Smiling faces of children and adults listened to a youth choir outside The Kellin Foundation. The nonprofit celebrated being nationally recognized as a child trauma recovery center by the National Child Traumatic Stress Network.
It’s the first nationally recognized center in Guilford County. The Kellin Foundation will receive $400,000 for the next five years as they work to help families and children recover from traumatic situations.
“It’s not just things like sexual assault and domestic violence, it’s things like bullying and car accidents,” Kellin Foundation Executive Director and Co-Founder Kelly Graves said. “Different things impact children differently. So being able to help educate community about what trauma and toxic stress looks like in children, we’ll be better able to help kids.”
The Kellin Foundation was established in 2013 but officially opened its doors in 2016 in Greensboro. It provides services like free or reduced-cost mental health and substance abuse assessments and counseling, case management, victim advocacy, peer support services and youth empowerment training. Last year, it served more than 8,200 people, including 5,180 children.

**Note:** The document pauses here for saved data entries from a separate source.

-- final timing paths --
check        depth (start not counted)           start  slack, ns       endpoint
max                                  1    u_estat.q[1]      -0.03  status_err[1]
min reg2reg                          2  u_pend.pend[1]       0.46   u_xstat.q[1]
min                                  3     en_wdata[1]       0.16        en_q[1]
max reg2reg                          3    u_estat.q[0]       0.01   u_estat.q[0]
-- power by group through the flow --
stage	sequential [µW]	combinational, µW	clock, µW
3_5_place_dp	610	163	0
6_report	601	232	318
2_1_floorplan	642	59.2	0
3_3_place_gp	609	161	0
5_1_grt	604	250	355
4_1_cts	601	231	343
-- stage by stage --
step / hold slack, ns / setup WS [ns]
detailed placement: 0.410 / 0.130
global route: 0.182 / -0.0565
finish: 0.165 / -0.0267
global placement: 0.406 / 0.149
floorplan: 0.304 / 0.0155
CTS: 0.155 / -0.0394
[config.mk]
export PLATFORM = sky130hd
export DESIGN_NAME = vlen_insn_parser
export DESIGN_NICKNAME = d
export VERILOG_FILES = /design/src/rtl/vlp_pkg.sv /design/src/rtl/vlp_prefix_decode.sv /design/src/rtl/vlp_opcode_attr.sv /design/src/rtl/vlp_modrm_sizer.sv /design/src/rtl/vlen_insn_parser.sv
export SDC_FILE = /design/constraint.sdc
export NUM_CORES = 1
export LEC_CHECK = 0
export ABC_AREA = 1
export CORE_MARGIN = 5
export CORE_UTILIZATION = 55
export DETAILED_ROUTE_END_ITERATION = 8
export DONT_BUFFER_PORTS = 1
export GPL_ROUTABILITY_DRIVEN = 1
export PLACE_DENSITY = 0.67
export SLEW_MARGIN = 15
export SYNTH_ARGS = -nofsm -noshare
export SYNTH_HDL_FRONTEND = slang
export SYNTH_HIERARCHICAL = 1
export SYNTH_SLANG_ARGS = --single-unit
[constraint.sdc]
create_clock -name clk -period 3 [get_ports clk]
set_input_delay 0.15 -clock clk [delete_from_list [all_inputs] [get_ports clk]]
set_output_delay 0.15 -clock clk [all_outputs]
set_load 0.02 [all_outputs]
[src/rtl/abs_wait_timer.sv]
module abs_wait_timer #(
    parameter int CW = 24
) (
    input  logic          clk,
    input  logic          rst_n,
    input  logic          load,
    input  logic [CW-1:0] value,
    output logic          expired
);
    logic [CW-1:0] cnt_q;

    always_ff @(posedge clk or negedge rst_n) begin
        if (!rst_n) begin
            cnt_q <= '0;
        end else if (load) begin
            cnt_q <= value;
        end else if (cnt_q != '0) begin
            cnt_q <= cnt_q - 1'b1;
        end
    end

    assign expired = (cnt_q == '0);
endmodule

[src/rtl/abs_drain_tally.sv]
module abs_drain_tally #(
    parameter int WORDS = 32768
) (
    input  logic clk,
    input  logic rst_n,
    input  logic clear,
    input  logic bump,
    output logic last
);
    localparam int TW = $clog2(WORDS + 1);

    logic [TW-1:0] cnt_q;

    always_ff @(posedge clk or negedge rst_n) begin
        if (!rst_n) begin
            cnt_q <= '0;
        end else if (clear) begin
            cnt_q <= '0;
        end else if (bump) begin
            cnt_q <= cnt_q + 1'b1;
        end
    end

    // True when the next data read reaches the limit.
    assign last = (cnt_q == TW'(WORDS - 1));
endmodule
--- src/rtl/irqc_top.sv ---
module irqc_top #(
  parameter int unsigned N_SRC  = 32,
  parameter int unsigned ADDR_W = 4
) (
  input  logic              clk_i,
  input  logic              rst_ni,
  input  logic [N_SRC-1:0]  src_i,
  input  logic [ADDR_W-1:0] addr_i,
  input  logic              we_i,
  input  logic [N_SRC-1:0]  wdata_i,
  output logic [N_SRC-1:0]  rdata_o,
  output logic              irq_o
);
  logic [N_SRC-1:0] evt, stat_q, en_q, crit_q, pol_q, trig_q, msk;

  irqc_sense #(.N(N_SRC)) u_sense (
    .clk_i (clk_i),
    .rst_ni(rst_ni),
    .src_i (src_i),
    .trig_i(trig_q),
    .pol_i (pol_q),
    .evt_o (evt)
  );

  irqc_regs #(.N(N_SRC), .ADDR_W(ADDR_W)) u_regs (
    .clk_i  (clk_i),
    .rst_ni (rst_ni),
    .we_i   (we_i),
    .addr_i (addr_i),
    .wdata_i(wdata_i),
    .evt_i  (evt),
    .stat_o (stat_q),
    .en_o   (en_q),
    .crit_o (crit_q),
    .pol_o  (pol_q),
    .trig_o (trig_q)
  );

  irqc_rdmux #(.N(N_SRC), .ADDR_W(ADDR_W)) u_rdmux (
    .addr_i (addr_i),
    .stat_i (stat_q),
    .en_i   (en_q),
    .crit_i (crit_q),
    .pol_i  (pol_q),
    .trig_i (trig_q),
    .rdata_o(rdata_o),
    .msk_o  (msk)
  );

  assign irq_o = |msk;
endmodule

Anyone can refer themselves or others to the organization. Then they go through therapy, set goals and other exercises.
This center joins three other nationally recognized sites in Durham and Charlotte. The recognition comes with access to resources and best practices from the National Child Traumatic Stress Network. The NCTSN was created to raise the standard of care and increase access to services for children and families who experience traumatic events.
The designation by the national network puts the Kellin Foundation among over 100 such centers nationwide.
As an NCTSN community site, Kellin Foundation will receive partial federal funding through 2023 to support its Treehouse Trauma Recovery Program. The Treehouse provides trauma-informed, culturally-competent, and community-based recovery services for individuals who have been exposed to violence and trauma.
“Kids are incredibly resilient however there’s a myriad of research and science behind the fact that they body, the brain is impacted by these traumatic experiences,” Site Integration and Collaboration Program Director Jennifer Grady said. “With the appropriate treatment and resources kids can get better, and without them that battle is going to be much hard fought and not always winnable.”
Graves hopes that this designation will help people realize that everyone, including children, needs to take care of their mental health
“There’s such a stigma around receiving help and mental health treatment and I think we as a community really have to work on that,” she said. “If we’ve seen nothing else across the country over the last couple of years, it’s been that a lot of times, there’s been underlying mental issues."